O Luís
Eremita
Seestück (Gegenlicht)
Seascape (Contre-jour)
O Luís foi o único amigo que fiz em Ourique quando era criança. Temos a mesma idade, mas ele era mais pobre, mais moreno, mais forte, mais rude e experiente com a fisga e a flóber. O contraste entre o campo e a cidade era perfeito e havia ainda isto: o Luís nunca tinha visto o mar. Para se perceber, devemos primeiro olhar de fora, muito de fora, por exemplo, da Lua, e notar que há no planeta mais partes de água do que de terra.
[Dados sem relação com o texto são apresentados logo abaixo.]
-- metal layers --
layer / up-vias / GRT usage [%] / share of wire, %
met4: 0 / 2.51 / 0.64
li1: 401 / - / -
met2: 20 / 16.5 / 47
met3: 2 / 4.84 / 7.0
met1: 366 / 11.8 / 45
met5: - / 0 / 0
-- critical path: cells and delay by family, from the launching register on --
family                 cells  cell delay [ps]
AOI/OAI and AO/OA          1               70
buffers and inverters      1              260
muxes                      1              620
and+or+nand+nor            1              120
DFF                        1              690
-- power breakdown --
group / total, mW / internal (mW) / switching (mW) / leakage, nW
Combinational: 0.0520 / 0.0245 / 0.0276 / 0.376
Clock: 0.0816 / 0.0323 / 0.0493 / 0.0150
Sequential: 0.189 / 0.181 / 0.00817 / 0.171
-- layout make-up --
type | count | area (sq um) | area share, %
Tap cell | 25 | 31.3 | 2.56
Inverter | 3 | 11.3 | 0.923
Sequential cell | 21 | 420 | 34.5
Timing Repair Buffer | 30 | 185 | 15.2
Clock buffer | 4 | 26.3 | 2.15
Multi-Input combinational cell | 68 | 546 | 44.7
==> src/rtl/fwd_pkg.sv <==
package fwd_pkg;

  parameter int REG_W    = 5;
  parameter int DATA_W   = 32;
  parameter int NUM_PROD = 2;   // producer stages: index 0 = stage 4, index 1 = stage 5

  // Path codes; the value of a producer code is its index plus one
  typedef enum logic [1:0] {
    SEL_RF = 2'b00,
    SEL_Z4 = 2'b01,
    SEL_Z5 = 2'b10
  } opSel_e;

  // Strobes passed from control to datapath
  typedef struct packed {
    opSel_e xSel;
    opSel_e ySel;
    logic   yImm;
  } fwdStrobe_t;

endpackage

==> src/rtl/fwd_match.sv <==
// Hazard comparator for one producer stage against the stage-3 consumer
module fwd_match #(
  parameter int REG_W = 5
) (
  input  logic [REG_W-1:0] prodDest,
  input  logic             prodAlu,
  input  logic             consAlu,
  input  logic             consImm,
  input  logic [REG_W-1:0] srcB,
  input  logic [REG_W-1:0] srcC,
  output logic             hitB,
  output logic             hitC
);

  logic bothAlu;

  always_comb begin
    bothAlu = prodAlu & consAlu;
    hitB    = bothAlu & (prodDest == srcB);
    hitC    = bothAlu & ~consImm & (prodDest == srcC);
  end

endmodule

==> src/rtl/fwd_ctrl.sv <==
// Turns per-stage comparisons into prioritised select strobes
module fwd_ctrl
  import fwd_pkg::*;
#(
  parameter int REG_W    = fwd_pkg::REG_W,
  parameter int NUM_PROD = fwd_pkg::NUM_PROD
) (
  input  logic [NUM_PROD-1:0][REG_W-1:0] prodDest,
  input  logic [NUM_PROD-1:0]            prodAlu,
  input  logic                           consAlu,
  input  logic                           consImm,
  input  logic [REG_W-1:0]               srcB,
  input  logic [REG_W-1:0]               srcC,
  output fwdStrobe_t                     strobe
);

  logic [NUM_PROD-1:0] hitB;
  logic [NUM_PROD-1:0] hitC;

  for (genvar g = 0; g < NUM_PROD; g++) begin : g_cmp
    fwd_match #(.REG_W(REG_W)) u_match (
      .prodDest (prodDest[g]),
      .prodAlu  (prodAlu[g]),
      .consAlu  (consAlu),
      .consImm  (consImm),
      .srcB     (srcB),
      .srcC     (srcC),
      .hitB     (hitB[g]),
      .hitC     (hitC[g])
    );
  end

  // Walk from oldest to youngest so the youngest match overwrites
  always_comb begin
    strobe.xSel = SEL_RF;
    strobe.ySel = SEL_RF;
    strobe.yImm = consImm;
    for (int i = NUM_PROD - 1; i >= 0; i--) begin
      if (hitB[i]) strobe.xSel = opSel_e'(2'(i + 1));
      if (hitC[i]) strobe.ySel = opSel_e'(2'(i + 1));
    end
  end

endmodule

==> src/rtl/fwd_datapath.sv <==
// Operand multiplexers steered by the control strobes
module fwd_datapath
  import fwd_pkg::*;
#(
  parameter int DATA_W = fwd_pkg::DATA_W
) (
  input  fwdStrobe_t        strobe,
  input  logic [DATA_W-1:0] z4,
  input  logic [DATA_W-1:0] z5,
  input  logic [DATA_W-1:0] rfB,
  input  logic [DATA_W-1:0] rfC,
  input  logic [DATA_W-1:0] immVal,
  output logic [DATA_W-1:0] opX,
  output logic [DATA_W-1:0] opY
);

  function automatic logic [DATA_W-1:0] pick(opSel_e sel,
                                             logic [DATA_W-1:0] base,
                                             logic [DATA_W-1:0] a4,
                                             logic [DATA_W-1:0] a5);
    case (sel)
      SEL_Z4:  return a4;
      SEL_Z5:  return a5;
      default: return base;
    endcase
  endfunction

  logic [DATA_W-1:0] yBase;

  always_comb begin
    yBase = strobe.yImm ? immVal : rfC;
    opX   = pick(strobe.xSel, rfB, z4, z5);
    opY   = pick(strobe.ySel, yBase, z4, z5);
  end

endmodule

==> src/rtl/fwd_unit.sv <==
module fwd_unit
  import fwd_pkg::*;
#(
  parameter int REG_W  = fwd_pkg::REG_W,
  parameter int DATA_W = fwd_pkg::DATA_W
) (
  input  logic [REG_W-1:0]  s4Dest,
  input  logic              s4IsAlu,
  input  logic [DATA_W-1:0] s4Result,
  input  logic [REG_W-1:0]  s5Dest,
  input  logic              s5IsAlu,
  input  logic [DATA_W-1:0] s5Result,
  input  logic [REG_W-1:0]  s3SrcB,
  input  logic [REG_W-1:0]  s3SrcC,
  input  logic              s3IsAlu,
  input  logic              s3IsImm,
  input  logic [DATA_W-1:0] s3Imm,
  input  logic [DATA_W-1:0] rfValB,
  input  logic [DATA_W-1:0] rfValC,
  output logic [DATA_W-1:0] opX,
  output logic [DATA_W-1:0] opY,
  output logic [1:0]        xSel,
  output logic [1:0]        ySel
);

  localparam int NumProd = 2;

  fwdStrobe_t                   strobe;
  logic [NumProd-1:0][REG_W-1:0] prodDest;
  logic [NumProd-1:0]            prodAlu;

  assign prodDest = {s5Dest, s4Dest};
  assign prodAlu  = {s5IsAlu, s4IsAlu};

  fwd_ctrl #(.REG_W(REG_W), .NUM_PROD(NumProd)) u_ctrl (
    .prodDest (prodDest),
    .prodAlu  (prodAlu),
    .consAlu  (s3IsAlu),
    .consImm  (s3IsImm),
    .srcB     (s3SrcB),
    .srcC     (s3SrcC),
    .strobe   (strobe)
  );

  fwd_datapath #(.DATA_W(DATA_W)) u_dp (
    .strobe (strobe),
    .z4     (s4Result),
    .z5     (s5Result),
    .rfB    (rfValB),
    .rfC    (rfValC),
    .immVal (s3Imm),
    .opX    (opX),
    .opY    (opY)
  );

  assign xSel = strobe.xSel;
  assign ySel = strobe.ySel;

endmodule

==> config.mk <==
export PLATFORM = sky130hd
export DESIGN_NAME = fwd_unit
export DESIGN_NICKNAME = d
export VERILOG_FILES = /design/src/rtl/fwd_pkg.sv /design/src/rtl/fwd_match.sv /design/src/rtl/fwd_ctrl.sv /design/src/rtl/fwd_datapath.sv /design/src/rtl/fwd_unit.sv
export SDC_FILE = /design/constraint.sdc
export NUM_CORES = 1
export LEC_CHECK = 0
export BUFFER_PORTS_ARGS = -buffer_cell sky130_fd_sc_hd__buf_4
export CAP_MARGIN = 0
export CORE_AREA = 2 2 97 99
export DETAILED_ROUTE_END_ITERATION = 10
export DIE_AREA = 0 0 99 101
export GPL_ROUTABILITY_DRIVEN = 1
export PLACE_DENSITY = 0.66
export SLEW_MARGIN = 15
export SYNTH_ARGS = -nofsm -noshare
export SYNTH_HDL_FRONTEND = slang
export SYNTH_HIERARCHICAL = 1
export SYNTH_SLANG_ARGS = --single-unit
==> constraint.sdc <==
create_clock -name vclk -period 3
set_input_delay 0.15 -clock vclk [all_inputs]
set_output_delay 0.15 -clock vclk [all_outputs]
set_load 0.01 [all_outputs]
==> impl_metrics.csv <==
group,metric,value,unit
cells_and_area,fin_area,0.00373,sq mm
job,cap_viol_max_count,0,
drt,met2_length,5.11,mm
power_and_ir_drop,p_leak,1.86,nW
cells_and_area,layout-drive-gt1-share,54.2,%
cells_and_area,fin_nets,683,
timing,hold_violations,0,
cells_and_area,diodes,0,
worst_setup_path,worstPathRequired,2850,ps
worst_setup_path,slowest_stage,"nor4_2",
min_path,hp-class,"input port to output port",
drt,drtIter0Drc,106,
status,status,"finished clean",
placed_design,postPlaceCellArea,0.00373,sq mm
logic_synthesis,yosysWarnings,6,
floorplanning,num_io_pins,252,
timing,worstMarginPinSlew,702,ps
worst_setup_path,endpoint_kind,"output port",
timing,slew_headroom,53.2,%
floorplanning,row_count,35,
global_route,grt_pass1_vias,3051,
drt,routed.top_layer,"met4",
global_route,grt-ovfl-total,0,
drt,met3_length,893,um
clock_network,cts.repair.resized,0,
worst_setup_path,critPathArrivalTime,2390,ps
timing,setup-tns-final,0,ps
timing,post-route-period-util,84.6,%
clock_network,ctsHoldBuffers,0,
cells_and_area,stdcell_count,604,
drt,drtPass1Iterations,4,
drt,drc,0,
logic_synthesis,syn_area,0.00185,sq mm
drt,vias,3075,
global_route,grt_pass1_wl,14.3,mm
power_and_ir_drop,finalPower,478,uW
floorplanning,die_x,99,um
drt,routedWlPerCell,15.8,um
worst_setup_path,path_max_fanout,38,
timing,finalSetupViolCount,0,
worst_setup_path,crit_type,"input port to output port",
cells_and_area,register_area,0,sq um
drt,drtAntennaViolNets,0,
worst_setup_path,path_cells,"buf_4 -> xnor2_1 -> nand4_1 -> nor4_2 -> inv_1 -> ha_2 -> buf_4 -> a221oi_1 -> a21oi_1 -> buf_4",
worst_setup_path,crit_path_start_kind,"input port",
worst_setup_path,crit_family,"buffers and inverters",
timing,max_freq,0.394,GHz
placed_design,post-dp-hpwl,7.70,mm
logic_synthesis,seq_area_frac_synth,0,%
global_route,grtUsageTotal,16.8,%
global_route,grt_start_max_net_pins,39,
cells_and_area,area_growth,102,%
timing,rsz0062_at_grt,"false",
placed_design,dp_cells,604,
cells_and_area,fin_util,41.6,%
cells_and_area,seq_cells,0,
logic_synthesis,synth_area_leaders,"mux2i_1 17%, a221oi_1 15%, a22oi_1 13%",
floorplanning,dieArea,0.0100,sq mm
cells_and_area,clock_buffers,0,
timing,post-route-min-period,2540,ps
drt,vias_per_cell,5.09,
floorplanning,core_area,0.00898,sq mm
clock_network,cts_setup_buffers,0,
power_and_ir_drop,ir_drop,81.4,uV
logic_synthesis,synth.avg_cell_area,6.97,sq um
worst_setup_path,worst-path-buf-inv,4,
drt,drt-met1-wl,3.49,mm
logic_synthesis,synth_most_common_cell,"nand2_1",
logic_synthesis,synth_top_cell_by_area,"mux2i_1",
worst_setup_path,cpPeakStageDelay,480,ps
placed_design,io_buffers,252,
logic_synthesis,ys_types,19,
logic_synthesis,syn_inst,265,
logic_synthesis,syn_nets,453,
placed_design,gp_congestion,0.854,
floorplanning,die_h,101,um
logic_synthesis,synth_top_cell_area_share,17.3,%
timing,final_max_slew_viol_count,0,
power_and_ir_drop,power_density,128,mW/mm^2
worst_setup_path,cp_common_cell,"buf_4",
global_route,antenna_found_initial,0,
drt,drt-total-wl,9.57,mm
cells_and_area,fillCellCount,921,
floorplanning,start_util,20.6,%
-- layer usage --
layer / vias to the layer above / GRT usage [%]
li1: 1491 / -
met1: 1407 / 19.3
met2: 171 / 33.1
met3: 6 / 2.84
met4: 0 / 2.00
met5: - / 0
-- path summary, 6_finish.rpt --
kind	startpoint	endpoint	slack (ps)	cells past startpoint
max	s4Dest[3]	opY[30]	460	10
min	rfValB[8]	opX[8]	590	4
-- kinds of logic (layout without fill, tap and decap cells) --
| logic type | Yosys count | after routing | share of synthesized area, % |
|---|---|---|---|
| compound gates | 128 | 128 | 45.5 |
| xor+xnor | 20 | 20 | 9.48 |
| fa+ha+maj | 4 | 4 | 2.71 |
| buf+inv | 37 | 265 | 13.3 |
| mux | 32 | 32 | 17.3 |
| simple gates | 44 | 44 | 11.6 |
-- placed cells by master (no fill, tap or decap) --
master	n
buf_12	1
ha_1	2
buf_4	260
mux2i_1	32
xor2_1	4
o21ai_0	32
nor3_1	2
a221oi_1	32
nand2_1	34
ha_2	2
nor4_2	2
a22oi_1	32
nor2b_4	2
nand4_1	4
inv_1	4
xnor2_1	16
a21oi_1	32
-- stage by stage --
stage | hold WS [ps] | setup WS [ps]
3_5_place_dp | 590 | 475
3_3_place_gp | 591 | 547
4_1_cts | 590 | 475
6_report | 590 | 462
2_1_floorplan | 446 | 984
5_1_grt | 608 | 263
-- final cells by class --
class | instances | area (sq um) | area share [%]
well taps | 111 | 139 | 3.72
repair buffers | 261 | 1970 | 52.8
multi-input cells | 228 | 1610 | 43.0
inverters | 4 | 15.0 | 0.402
-- where the power goes --
| group | switching (mW) | total [mW] | leakage (nW) | internal (mW) |
|---|---|---|---|---|
| sequential | 0 | 0 | 0 | 0 |
| combinational | 0.185 | 0.478 | 1.86 | 0.294 |
| clock | 0 | 0 | 0 | 0 |
Note: power is estimated with default switching activity, not from simulation.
Devemos depois mudar de perspectiva com uma piscadela, passar a ver de dentro, isto é, com os olhos do Luís, mas ainda informados pela paisagem que se avista da Lua. Só assim se terá uma ideia do que foi o seu baptismo de mar. À distância, foi uma experiência imperfeita, um pouco como ter a primeira relação sexual num prostíbulo. Demos-lhe o mar da Praia da Rocha e não nos ocorreu que teria sido melhor levá-lo até uma anseada deserta qualquer próxima de Sagres. Não nos ocorreu fazer daquele momento uma cerimónia, colocar-lhe uma venda para que não fosse fulminado por uma nesga de mar quando ainda estivesse dentro do carro. Mas quantos pais farão de mostrar o mar aos filhos um marco? Há as primeiras passadas, o dia em que se tira as rodinhas da traseiras da bicicleta, a primeira comunhão, etc., mas não se regista o primeiro dia em que se vê o mar. Pelo menos eu ainda me lembro de o ver a correr pela praia como um touro bravo - vá, um pequeno touro bravo - e quando ando por Ourique demoro-me sempre mais um instante nos rostos dos homens, estando ainda por esclarecer se o Luís emigrou, morreu ou mudámos tanto que não nos reconhecemos.